A group of researchers have recently been able to show in a mouse model that IgA antibodies specifically limit the fitness of benign bacteria at several levels. This enables the immune system to fine-tune the microbial balance in the intestine. The researchers succeeded in tracking the in-vitro and in-vivo effect in the intestines of germ-free mice with pinpoint accuracy. The antibodies were found to affect the fitness of the bacteria in several ways. The mobility of bacteria was restricted, for example, or they hindered the uptake of sugar building blocks for the metabolism of the bacteria. The effect depended on the surface component that was specifically recognized. "This means that the immune system is apparently able to influence the benign intestinal bacteria through different approaches on a simultaneous basis. Understanding exactly how and where antibodies recognize microorganisms in the intestine will also allow us to develop vaccines against pathogenic organisms on a more targeted basis."
Parallelism of intestinal secretory IgA shapes functional microbial fitness
Dimeric IgA secreted across mucous membranes in response to nonpathogenic taxa of the microbiota accounts for most antibody production in mammals. Diverse binding specificities can be detected within the polyclonal mucosal IgA antibody response, but limited monoclonal hybridomas have been studied to relate antigen specificity or polyreactive binding to functional effects on microbial physiology in vivo. Here we use recombinant dimeric monoclonal IgAs (mIgAs) to finely map the intestinal plasma cell response to microbial colonization with a single microorganism in mice. We identify a range of antigen-specific mIgA molecules targeting defined surface and nonsurface membrane antigens.

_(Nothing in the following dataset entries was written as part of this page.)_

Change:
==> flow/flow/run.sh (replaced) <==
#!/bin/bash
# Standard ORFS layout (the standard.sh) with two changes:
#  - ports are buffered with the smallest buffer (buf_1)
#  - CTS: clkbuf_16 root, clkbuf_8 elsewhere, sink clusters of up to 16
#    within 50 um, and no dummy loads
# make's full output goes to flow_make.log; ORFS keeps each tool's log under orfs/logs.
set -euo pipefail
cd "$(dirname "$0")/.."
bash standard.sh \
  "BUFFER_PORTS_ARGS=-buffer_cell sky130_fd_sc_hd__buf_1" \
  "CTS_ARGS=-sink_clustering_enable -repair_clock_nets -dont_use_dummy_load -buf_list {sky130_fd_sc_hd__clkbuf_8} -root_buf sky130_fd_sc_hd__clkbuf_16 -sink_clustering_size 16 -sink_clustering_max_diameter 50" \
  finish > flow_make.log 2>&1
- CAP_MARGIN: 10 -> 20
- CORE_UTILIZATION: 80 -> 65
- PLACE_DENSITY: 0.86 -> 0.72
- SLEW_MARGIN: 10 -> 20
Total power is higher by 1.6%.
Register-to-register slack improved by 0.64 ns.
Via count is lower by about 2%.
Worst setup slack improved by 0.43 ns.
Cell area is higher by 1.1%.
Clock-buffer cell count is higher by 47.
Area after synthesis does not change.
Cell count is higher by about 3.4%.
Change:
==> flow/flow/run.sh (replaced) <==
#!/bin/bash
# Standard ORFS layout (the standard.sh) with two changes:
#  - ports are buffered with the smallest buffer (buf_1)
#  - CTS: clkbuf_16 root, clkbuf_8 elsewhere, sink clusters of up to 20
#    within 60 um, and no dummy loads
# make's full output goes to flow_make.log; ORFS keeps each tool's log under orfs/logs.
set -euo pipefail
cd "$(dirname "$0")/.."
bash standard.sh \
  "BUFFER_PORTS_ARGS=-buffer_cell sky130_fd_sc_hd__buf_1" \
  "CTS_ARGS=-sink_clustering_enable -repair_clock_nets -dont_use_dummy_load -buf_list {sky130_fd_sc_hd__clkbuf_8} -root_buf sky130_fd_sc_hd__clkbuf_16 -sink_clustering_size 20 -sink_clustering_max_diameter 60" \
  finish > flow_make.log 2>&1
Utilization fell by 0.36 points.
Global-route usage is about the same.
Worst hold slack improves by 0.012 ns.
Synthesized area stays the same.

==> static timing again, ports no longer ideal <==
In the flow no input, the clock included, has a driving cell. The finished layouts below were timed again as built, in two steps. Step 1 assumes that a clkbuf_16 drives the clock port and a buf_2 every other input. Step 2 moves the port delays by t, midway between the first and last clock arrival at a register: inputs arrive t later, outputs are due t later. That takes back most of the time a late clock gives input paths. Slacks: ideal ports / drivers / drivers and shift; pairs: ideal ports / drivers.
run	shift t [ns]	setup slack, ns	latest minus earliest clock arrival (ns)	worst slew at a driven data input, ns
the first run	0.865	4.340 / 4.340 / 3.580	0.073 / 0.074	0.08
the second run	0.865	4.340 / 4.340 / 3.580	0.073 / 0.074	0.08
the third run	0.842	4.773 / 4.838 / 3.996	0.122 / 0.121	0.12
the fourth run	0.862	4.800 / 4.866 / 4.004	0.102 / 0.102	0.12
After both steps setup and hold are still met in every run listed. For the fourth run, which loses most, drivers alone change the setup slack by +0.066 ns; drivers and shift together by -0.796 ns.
Context: an optimization exercise on an open-source flow, tuned for small area. The choices shown serve that exercise and are no tape-out recipe.
Only simulation tests tie the RTL to the original design; equivalence was not proved.
Power is estimated from default activity; no workload was simulated.

Setup of old:
// dgd_raster
module dgd_raster (
    input  wire        clk,
    input  wire        rst,           
    input  wire        cmd_valid,
    output wire        cmd_ready,
    input  wire [2:0]  cmd_op,        
    input  wire        cmd_value,
    input  wire        cmd_filled,
    input  wire [15:0] cmd_h0,
    input  wire [15:0] cmd_h1,
    input  wire [15:0] cmd_h2,
    input  wire [15:0] cmd_h3,
    input  wire [15:0] cmd_h4,
    input  wire [7:0]  cv_width,
    input  wire [5:0]  cv_pages,
    output wire        pix_valid,
    input  wire        pix_ready,
    output wire [7:0]  pix_x,
    output wire [8:0]  pix_y,
    output wire [13:0] pix_addr,
    output wire        pix_v
);
For scale: roughly 1,100 cells after synthesis.
clock: 14.0 ns
lec_check: 0
abc_area: 1
cap_margin: 20
core_margin: 2
core_utilization: 40
slew_margin: 20
standard.sh (not shown) runs the stock make flow with config.mk's settings and CLKGATE_MAP_FILE= SYNTH_SCRIPT=/design/flow/synth_recipe.tcl, a recipe that flattens the netlist after the stock synthesis.
==> flow/flow/run.sh <==
#!/bin/bash
# The standard layout (standard.sh, unchanged synthesis, floorplan, power grid,
# placement and routing) with two settings changed:
#  - every port still gets a buffer, but the smallest one (buf_1);
#  - the clock tree is built from clkbuf_8 cells, without dummy loads.
# make's full output goes to make.log here; ORFS's per-step logs stay under orfs/logs.
set -euo pipefail
bash standard.sh \
  "BUFFER_PORTS_ARGS=-buffer_cell sky130_fd_sc_hd__buf_1" \
  "CTS_ARGS=-sink_clustering_enable -repair_clock_nets -dont_use_dummy_load -buf_list sky130_fd_sc_hd__clkbuf_8" \
  finish > make.log 2>&1
Input changes introduced in new (baseline for comparison: old):
--- a/flow/design.v
+++ b/flow/design.v
@@ -248,39 +248,49 @@
     wire xs  = bX ^ xb ^ cxi;
     wire cx_n = (bX & xb) | (bX & cxi) | (xb & cxi);
     wire yb  = stepy & (syn | t0);
     wire cyi = t0 ? 1'b0 : cyr;
     wire ys  = bY ^ yb ^ cyi;
     wire cy_n = (bY & yb) | (bY & cyi) | (yb & cyi);
     wire cni = t0 ? 1'b0 : cnr;
     wire ns  = ~(b3 ^ cni);                
     wire cn_n = b3 | cni;
     wire zbit = zN ? ns : s;
     wire zrun = (t0 ? 1'b0 : zacc) | zbit;
     wire [3:0] bi = t[4] ? 4'd15 : t[3:0];
-    wire lh0 = cmd_h0[bi];
-    wire lh1 = cmd_h1[bi];
-    wire lh2 = cmd_h2[bi];
-    wire lh3 = cmd_h3[bi];
-    wire lh4 = cmd_h4[bi];
+    wire [15:0] oh = 16'd1 << bi;
+    wire lh0 = |(cmd_h0 & oh);
+    wire lh1 = |(cmd_h1 & oh);
+    wire lh2 = |(cmd_h2 & oh);
+    wire lh3 = |(cmd_h3 & oh);
+    wire lh4 = |(cmd_h4 & oh);
     wire load = (st == S_IDLE);
     wire inX  = load ? lh0 : wX ? s : stepx ? xs : bX;
     wire inY  = load ? lh1 : wY ? s : stepy ? ys : bY;
     wire in0  = load ? lh2 : w0 ? s : b0;
     wire in1  = load ? ((cmd_op == OP_CIRCLE) ? 1'b0 : (cmd_op == OP_CROSS) ? lh2 : lh3) : w1 ? s : b1;
     wire in2  = w2 ? s : b2;
     wire in3  = load ? lh0 : w3 ? s : ndec ? ns : b3;
     wire in4  = load ? ((cmd_op == OP_CIRCLE) ? lh1 : lh4) : b4;
-    wire in_x = (X[W-1:8] == 0) && (X[7:0] < cvw);
-    wire in_y = (Y[W-1:9] == 0) && (Y[8:3] < cvp);
+    function lt8(input [7:0] a, input [7:0] b);
+        integer i;
+        reg l;
+        begin
+            l = 1'b0;
+            for (i = 0; i < 8; i = i + 1) l = (~a[i] & b[i]) | (~(a[i] ^ b[i]) & l);
+            lt8 = l;
+        end
+    endfunction
+    wire in_x = ~|X[W-1:8] & lt8(X[7:0], cvw);
+    wire in_y = ~|Y[W-1:9] & lt8({2'b00, Y[8:3]}, {2'b00, cvp});
     wire inb  = in_x && in_y;
     reg  [13:0] F;
     wire        ainit = (st == S_EMIT) && t0;
     wire        astep = (st == S_EMIT) && (t != 5'd0) && (t < 5'd7);
     reg         pb;
     always @(*) begin
         case (t[2:0])
             3'd1: pb = Y[3];
             3'd2: pb = Y[4];
             3'd3: pb = Y[5];
             3'd4: pb = Y[6];
             3'd5: pb = Y[7];
The setup slack of new is smaller than that of old. The fraction of the mapped netlist area in compound gates number comes out lower for old vs new. Number of antenna violations at the first check in global routing came out exactly the same in old and new. Delta(routed wire length per instance, new - old) > 0. Compared with old, in new fraction of power consumed by combinational cells went down by 0.9 points; final period demand of the worst path went up by 240 ps; post-synthesis area per instance went up by 0.65 um^2; filler-free cell count of the finished design went down by 136. Diff old -> new: share of total power in the clock network rose 0.2 points; mean number of vias per cell rose 0.052; via count fell 8.1%; number of tap instances fell 10; timing-limited maximum frequency fell about 4.4%. Compared with old, new shows post-synth net total lower by about 11%.


dgd_raster, a different RTL version from the one above (not shown whole).
Size: about 980 cells after synthesis, roughly 180 flip-flops, ~8400 sq um of cells after synthesis.
==> flow/design.v (excerpt) <==
module dgd_raster (
    input  wire        clk,
    input  wire        rst,           
    input  wire        cmd_valid,
    output wire        cmd_ready,
    input  wire [2:0]  cmd_op,        
    input  wire        cmd_value,
    input  wire        cmd_filled,
    input  wire [15:0] cmd_h0,
    input  wire [15:0] cmd_h1,
    input  wire [15:0] cmd_h2,
    input  wire [15:0] cmd_h3,
    input  wire [15:0] cmd_h4,
    input  wire [7:0]  cv_width,
    input  wire [5:0]  cv_pages,
    output wire        pix_valid,
    input  wire        pix_ready,
    output wire [7:0]  pix_x,
    output wire [8:0]  pix_y,
    output wire [13:0] pix_addr,
    output wire        pix_v
);
    localparam W = 18;
    localparam OP_SETPIX = 3'd0;
    localparam OP_LINE   = 3'd1;
    localparam OP_CIRCLE = 3'd2;
    localparam OP_RECT   = 3'd3;
    localparam OP_CROSS  = 3'd4;
    localparam OP_ARROW  = 3'd5;
    localparam S_IDLE  = 5'd0;    
    localparam S_L1    = 5'd1;    
    localparam S_L2    = 5'd2;    
    localparam S_L3    = 5'd3;    
    localparam S_L4    = 5'd4;    
    localparam S_L5    = 5'd5;    
    localparam S_L6    = 5'd8;    
    localparam S_EMIT  = 5'd6;    
    localparam S_EWAIT = 5'd7;    
    localparam S_MOVE  = 5'd9;    
    localparam S_A1    = 5'd10;   
    localparam S_A2    = 5'd11;
    localparam S_A3    = 5'd12;
    localparam S_A4    = 5'd13;
    localparam S_A5    = 5'd14;
    localparam S_A6    = 5'd15;
    localparam S_C0    = 5'd16;   
    localparam S_CR1   = 5'd17;   
    localparam S_CR2   = 5'd18;   
    localparam S_CR3   = 5'd19;   
    localparam S_CU1   = 5'd20;   
    localparam S_CU2   = 5'd21;   
    localparam S_CU3   = 5'd22;   
  ...
==> flow/config.mk <==
export PLATFORM = sky130hd
export DESIGN_NAME = dgd_raster
export DESIGN_NICKNAME = dgd_raster
export VERILOG_FILES = /design/flow/design.v
export SDC_FILE = /design/flow/constraint.sdc
export NUM_CORES = 4
export LEC_CHECK = 0
export ABC_AREA = 1
export CAP_MARGIN = 20
export CORE_MARGIN = 2
export CORE_UTILIZATION = 40
export SLEW_MARGIN = 20
==> flow/constraint.sdc <==
create_clock -name core_clock -period 14.0 [get_ports {clk}]
set_input_delay 2.8000 -clock core_clock [delete_from_list [all_inputs] [get_ports {clk}]]
set_output_delay 2.8000 -clock core_clock [all_outputs]
set_load 0.01 [all_outputs]
Scripts as last shown in full above: flow/flow/run.sh
Edit:
--- a/flow/design.v
+++ b/flow/design.v
@@ -100,12 +100,19 @@
     reg wX, wY, w0, w1, w2, w3;
     reg capFX, capFY, capS, capZ, capC, zN;
     reg stepx, stepy, sxn, syn, ndec;
     wire slot_rf = (st == S_EMIT) && isRect && fill && ZF;    
     wire bres    = isLine;
     wire vline   = (isRect && !fill && k[1]) || (isCross && k[0]);
+    wire ay  = (st == S_A2) || (st == S_A4) || (st == S_A6);    
+    wire aUn = ay ? UYn : UXn;
+    wire aUz = ay ? UYz : UXz;
+    wire bUn = ay ? UXn : UYn;
+    wire bUz = ay ? UXz : UYz;
+    wire aqp = (st == S_A3) || (st == S_A4);                    
+    wire arp = (st == S_A2) || (st == S_A3) || (st == S_A5);    
     always @(*) begin
         p = 1'b0; q = 1'b0; qi = 1'b0; qc = 1'b0; r = 1'b0; ri = 1'b0; rc = 1'b0;
         wX = 1'b0; wY = 1'b0; w0 = 1'b0; w1 = 1'b0; w2 = 1'b0; w3 = 1'b0;
         capFX = 1'b0; capFY = 1'b0; capS = 1'b0; capZ = 1'b0; capC = 1'b0; zN = 1'b0;
         stepx = 1'b0; stepy = 1'b0; ndec = 1'b0;
         sxn = FXn;
@@ -150,43 +157,21 @@
                     stepx = 1'b1; sxn = 1'b0;
                 end else begin
                     stepx = ~vline; stepy = vline;
                     ndec = 1'b1; capZ = 1'b1; zN = 1'b1;
                 end
             end
-            S_A1: begin    
-                q = ~UXz & b4;  qi = ~UXz & ~UXn; qc = ~UXz & ~UXn;
-                r = ~UYz & hs4; ri = ~UYz & ~UYn; rc = ~UYz & (~UYn ^ hcorr);
-                w0 = 1'b1; capFX = 1'b1;
-            end
-            S_A2: begin    
-                q = ~UYz & b4;  qi = ~UYz & ~UYn; qc = ~UYz & ~UYn;
-                r = ~UXz & hs4; ri = ~UXz & UXn;  rc = ~UXz & (UXn ^ hcorr);
-                w1 = 1'b1; capFY = 1'b1;
-            end
-            S_A3: begin    
-                p = bX;
-                q = ~UXz & b4;  qi = ~UXz & UXn;  qc = ~UXz & UXn;
-                r = ~UYz & hs4; ri = ~UYz & UYn;  rc = ~UYz & (UYn ^ hcorr);
-                wX = 1'b1;
-            end
-            S_A4: begin    
-                p = bY;
-                q = ~UYz & b4;  qi = ~UYz & UYn;  qc = ~UYz & UYn;
-                r = ~UXz & hs4; ri = ~UXz & ~UXn; rc = ~UXz & (~UXn ^ hcorr);
-                wY = 1'b1;
-            end
-            S_A5: begin    
-                q = ~UXz & b4;  qi = ~UXz & ~UXn; qc = ~UXz & ~UXn;
-                r = ~UYz & hs4; ri = ~UYz & UYn;  rc = ~UYz & (UYn ^ hcorr);
-                w0 = 1'b1; capFX = 1'b1;
-            end
-            S_A6: begin    
-                q = ~UYz & b4;  qi = ~UYz & ~UYn; qc = ~UYz & ~UYn;
-                r = ~UXz & hs4; ri = ~UXz & ~UXn; rc = ~UXz & (~UXn ^ hcorr);
-                w1 = 1'b1; capFY = 1'b1;
+            S_A1, S_A2, S_A3, S_A4, S_A5, S_A6: begin
+                p  = (st == S_A3) ? bX : (st == S_A4) ? bY : 1'b0;
+                q  = ~aUz & b4;  qi = ~aUz & (aUn ~^ aqp); qc = qi;
+                r  = ~bUz & hs4; ri = ~bUz & (bUn ~^ arp); rc = ~bUz & ((bUn ~^ arp) ^ hcorr);
+                w0 = (st == S_A1) || (st == S_A5);
+                w1 = (st == S_A2) || (st == S_A6);
+                wX = (st == S_A3);
+                wY = (st == S_A4);
+                capFX = w0; capFY = w1;
             end
             S_C0: begin    
                 q = b0; qi = 1'b1; qc = 1'b1; rc = 1'b1; w2 = 1'b1; capS = 1'b1;
             end
             S_CR1: begin   
                 p = b3; r = bhw; ri = fill; rc = fill; wX = 1'b1;
Sequential share of layout area rises by 0.32 points.
Critical path depth rises by 1.
Sequential power hardly moves.
Power barely changes.
Hold slack barely changes.
Register-to-register slack improves by 270 ps.
Routed wire length rises by 0.34%.
Via count barely changes.
Setup slack improves by 700 ps.
Cell count falls by 0.73%.
Clock skew is about the same.
Combinational power falls by 3.0%.
Cell area falls by 0.71%.

port drivers added, routing unchanged:
No port has a modelled driver above. Below, the same layouts with a new extraction and two added sets of constraints. Step 1, drivers: a clkbuf_16 drives clk and a buf_2 each remaining input, both assumed. Step 2 times the ports against the registers' clock, not the clock port: input delays grow and output delays shrink by t, the midpoint of the rising clock arrivals with the driver on. Slacks: ideal / step 1 / step 2; pairs: ideal / step 1.
run	shift t [ns]	setup slack, ns	hold WS [ns]
old	0.494	8.763 / 8.722 / 9.216	0.306 / 0.306 / 0.306
new	0.485	8.521 / 8.481 / 8.967	0.307 / 0.307 / 0.307
the first run of note 2	0.482	8.191 / 8.150 / 8.632	0.313 / 0.313 / 0.313
the second run of note 2	0.480	8.888 / 8.849 / 9.329	0.313 / 0.313 / 0.313
After both steps setup and hold are still met in every run listed.
Background: an optimization exercise with open tools, aiming at small area, a short achievable clock period and few clock cycles per item. Do not read the settings as production practice. Function was checked by simulation only, so behaviour that the tests miss may differ from the original. Power figures rest on the tool's default switching activity, not on a simulated workload.

==> inputs of v30 <==
==> flow/design.v <==
module block_relay (
    input             clk,
    input             rst,
    input             rx_valid,
    input      [7:0]  rx_data,
    output reg        rx_ready,
    output reg        tx_valid,
    output reg [7:0]  tx_data,
    input             tx_ready,
    input             dev_ev_valid,
    input             dev_ev_mount,    
    input      [31:0] dev_ev_bs,       
    output reg        blk_req_valid,
    output reg [31:0] blk_req_lba,
    input             blk_wr_en,
    input      [8:0]  blk_wr_addr,
    input      [7:0]  blk_wr_data,
    input             blk_done,
    output reg        fault_wr_idle,
    output reg        fault_done_idle
);
    localparam [31:0] PART_OFFSET = 32'd63;
    localparam [31:0] BLOCK_SIZE  = 32'd512;
    localparam [1:0] P_HEAD  = 2'd0,
                     P_MAGIC = 2'd1,
                     P_REQ   = 2'd2;
    function [15:0] crc16_update;
        input [15:0] c;
        input [7:0]  b;
        integer k;
        reg [15:0] r;
        begin
            r = c ^ {b, 8'h00};
            for (k = 0; k < 8; k = k + 1)
                r = r[15] ? ((r << 1) ^ 16'h1021) : (r << 1);
            crc16_update = r;
        end
    endfunction
    reg dev_state;
    always @(posedge clk) begin
        if (rst)
            dev_state <= 1'b0;
        else if (dev_ev_valid) begin
            if (!dev_ev_mount)
                dev_state <= 1'b0;
            else if (dev_ev_bs == BLOCK_SIZE)
                dev_state <= 1'b1;
        end
    end
    reg        rxv_q;            
    reg  [7:0] rxb_q;            
    reg        rxdev_q;          
    reg  [1:0] pstate;
    reg  [1:0] pcnt;
    reg [31:0] lba_sh;           
    reg        cmd_valid;        
    reg        cmd_ack;          
    wire       is_52  = rxb_q == 8'h52;
    wire       is_2a  = rxb_q == 8'h2A;
    wire       is_5e  = rxb_q == 8'h5E;
    wire       p_ack  = rxv_q && pstate == P_MAGIC && is_5e;
    wire       p_req  = rxv_q && pstate == P_REQ && pcnt == 2'd3 && rxdev_q;
    wire       cmd_take;         
    wire       cmd_valid_nx = (cmd_valid && !cmd_take) || p_ack || p_req;
    always @(posedge clk) begin
        rxb_q <= rx_data;
        if (rst) begin
            rxv_q     <= 1'b0;
            rxdev_q   <= 1'b0;
            rx_ready  <= 1'b1;
            pstate    <= P_HEAD;
            pcnt      <= 2'd0;
            cmd_valid <= 1'b0;
            cmd_ack   <= 1'b0;
        end else begin
            rxv_q    <= rx_valid && rx_ready;
            rxdev_q  <= dev_state;
            rx_ready  <= !cmd_valid_nx;
            cmd_valid <= cmd_valid_nx;
            if (p_ack || p_req)
                cmd_ack <= p_ack;
            if (rxv_q) begin
                case (pstate)
                    P_REQ: begin
                        pcnt <= pcnt + 2'd1;
                        if (pcnt == 2'd3)
                            pstate <= P_HEAD;
                    end
                    default: begin
                        pcnt <= 2'd0;
                        if (pstate == P_MAGIC && is_5e)
                            pstate <= P_HEAD;
                        else if (is_52)
                            pstate <= P_REQ;
                        else if (is_2a)
                            pstate <= P_MAGIC;
                        else
                            pstate <= P_HEAD;
                    end
                endcase
            end
        end
    end
    always @(posedge clk)
        if (rxv_q && pstate == P_REQ)
            lba_sh <= {lba_sh[23:0], rxb_q};
    reg        busy;             
    reg        pend;             
    reg        blk_rdy;          
    reg [31:0] wq_hin;           
    reg [15:0] wq_lon;           
    reg  [7:0] wq_data;
    reg        done_q;
    reg        done_qq;
    reg [4095:0] blkbuf;         
    always @(posedge clk) begin
        wq_hin  <= ~(32'd1 << blk_wr_addr[8:4]);
        wq_data <= blk_wr_data;
        if (rst) begin
            wq_lon          <= 16'hFFFF;
            done_q          <= 1'b0;
            done_qq         <= 1'b0;
            fault_wr_idle   <= 1'b0;
            fault_done_idle <= 1'b0;
        end else begin
            wq_lon          <= (blk_wr_en && busy) ? ~(16'd1 << blk_wr_addr[3:0]) : 16'hFFFF;
            done_q          <= blk_done && busy;
            done_qq         <= done_q;
            fault_wr_idle   <= blk_wr_en && !busy;
            fault_done_idle <= blk_done && !busy;
        end
    end
    genvar gi, gj;
    generate
        for (gi = 0; gi < 512; gi = gi + 1) begin : g_buf
            always @(posedge clk)
                if (!wq_hin[gi / 16] && !wq_lon[gi % 16])
                    blkbuf[8*gi +: 8] <= wq_data;
        end
    endgenerate
    reg        s_idle, s_wait, s_data, s_crch, s_crcl, s_ackk, s_acko;
    reg [63:0] rowsel;           
    reg        rows_done;        
    reg  [7:0] colh;             
    reg [63:0] row_reg;
    reg [15:0] crc;
    reg        sk_valid;
    reg  [7:0] sk_data;
    reg  [7:0] tx_cur;           
    reg        adv_r;            
    wire       tx_free  = !tx_valid || tx_ready;
    wire       prod_ok  = !sk_valid;
    wire [63:0] row_rd;
    generate
        for (gj = 0; gj < 64; gj = gj + 1) begin : g_rd
            wire [63:0] col;
            for (gi = 0; gi < 64; gi = gi + 1) begin : g_col
                assign col[gi] = blkbuf[64*gi + gj];
            end
            assign row_rd[gj] = |(col & rowsel);
        end
    endgenerate
    wire        row_first = s_wait && (done_qq || blk_rdy);
    wire        advance   = adv_r;
    wire        row_next  = advance && colh[7];
    wire        row_load  = row_first || row_next;      
    wire        last_byte = advance && colh[7] && rows_done;
    wire        prod      = advance || ((s_crch || s_crcl || s_ackk || s_acko) && prod_ok);
    wire [7:0]  prod_data = s_data ? row_reg[7:0] :
                            s_crch ? crc[15:8] :
                            s_crcl ? crc[7:0] :
                            s_ackk ? 8'h4B : 8'h4F;
    wire        buf_free  = !pend && !(s_data && !rows_done && !(row_next && rowsel[63]));
    wire        s_data_nx   = (s_data && !last_byte) || row_first;
    wire        sk_valid_nx = tx_free ? (sk_valid && prod) : (sk_valid || prod);
    wire        issue_req = cmd_valid && !cmd_ack && buf_free;
    wire        issue_ack = cmd_valid && cmd_ack && !pend && s_idle;
    assign      cmd_take  = issue_req || issue_ack;
    always @(posedge clk) begin
        if (rst) begin
            busy          <= 1'b0;
            pend          <= 1'b0;
            blk_rdy       <= 1'b0;
            blk_req_valid <= 1'b0;
            tx_valid      <= 1'b0;
            sk_valid      <= 1'b0;
            adv_r         <= 1'b0;
            s_idle        <= 1'b1;
            s_wait        <= 1'b0;
            s_data        <= 1'b0;
            s_crch        <= 1'b0;
            s_crcl        <= 1'b0;
            s_ackk        <= 1'b0;
            s_acko        <= 1'b0;
        end else begin
            blk_req_valid <= issue_req;
            if (issue_req) begin
                busy <= 1'b1;
                pend <= 1'b1;
            end else if (blk_done && busy)
                busy <= 1'b0;
            if (done_qq)
                blk_rdy <= 1'b1;
            if (tx_free)
                tx_valid <= sk_valid || prod;
            sk_valid <= sk_valid_nx;
            adv_r    <= s_data_nx && !sk_valid_nx;
            if (s_idle) begin
                if (issue_ack) begin
                    s_idle <= 1'b0;
                    s_ackk <= 1'b1;
                end else if (pend || issue_req) begin
                    s_idle <= 1'b0;
                    s_wait <= 1'b1;
                end
            end
            if (row_first) begin
                pend    <= 1'b0;
                blk_rdy <= 1'b0;
                s_wait  <= 1'b0;
                s_data  <= 1'b1;
            end
            if (last_byte) begin
                s_data <= 1'b0;
                s_crch <= 1'b1;
            end
            if (s_crch && prod_ok) begin
                s_crch <= 1'b0;
                s_crcl <= 1'b1;
            end
            if (s_crcl && prod_ok) begin
                s_crcl <= 1'b0;
                s_idle <= 1'b1;
            end
            if (s_ackk && prod_ok) begin
                s_ackk <= 1'b0;
                s_acko <= 1'b1;
            end
            if (s_acko && prod_ok) begin
                s_acko <= 1'b0;
                s_idle <= 1'b1;
            end
        end
    end
    always @(posedge clk) begin
        blk_req_lba <= lba_sh + PART_OFFSET;
        if (s_idle) begin
            rowsel    <= 64'd1;
            rows_done <= 1'b0;
            colh      <= 8'd1;
            crc       <= 16'h0000;
        end
        if (row_first || advance)
            row_reg <= (s_wait || colh[7]) ? row_rd : {8'h00, row_reg[63:8]};
        if (row_load) begin
            rowsel  <= {rowsel[62:0], 1'b0};
            if (rowsel[63])
                rows_done <= 1'b1;
        end
        if (advance) begin
            colh <= {colh[6:0], colh[7]};
            crc  <= crc16_update(crc, row_reg[7:0]);
        end
        tx_cur  <= tx_free ? (sk_valid ? sk_data : prod_data) : tx_data;
        tx_data <= tx_free ? (sk_valid ? sk_data : prod_data) : tx_cur;
        if (prod && (!tx_free || sk_valid))
            sk_data <= prod_data;
    end
endmodule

Secretion of individual dimeric mIgAs targeting different antigens in vivo showed distinct alterations in the function and metabolism of intestinal bacteria, largely through specific binding. Even in cases in which the same microbial antigen is targeted, microbial metabolic alterations differed depending on IgA epitope specificity. By contrast, bacterial surface coating generally reduced motility and limited bile acid toxicity. The overall intestinal IgA response to a single microbe therefore contains parallel components with distinct effects on microbial carbon-source uptake, bacteriophage susceptibility, motility, and membrane integrity.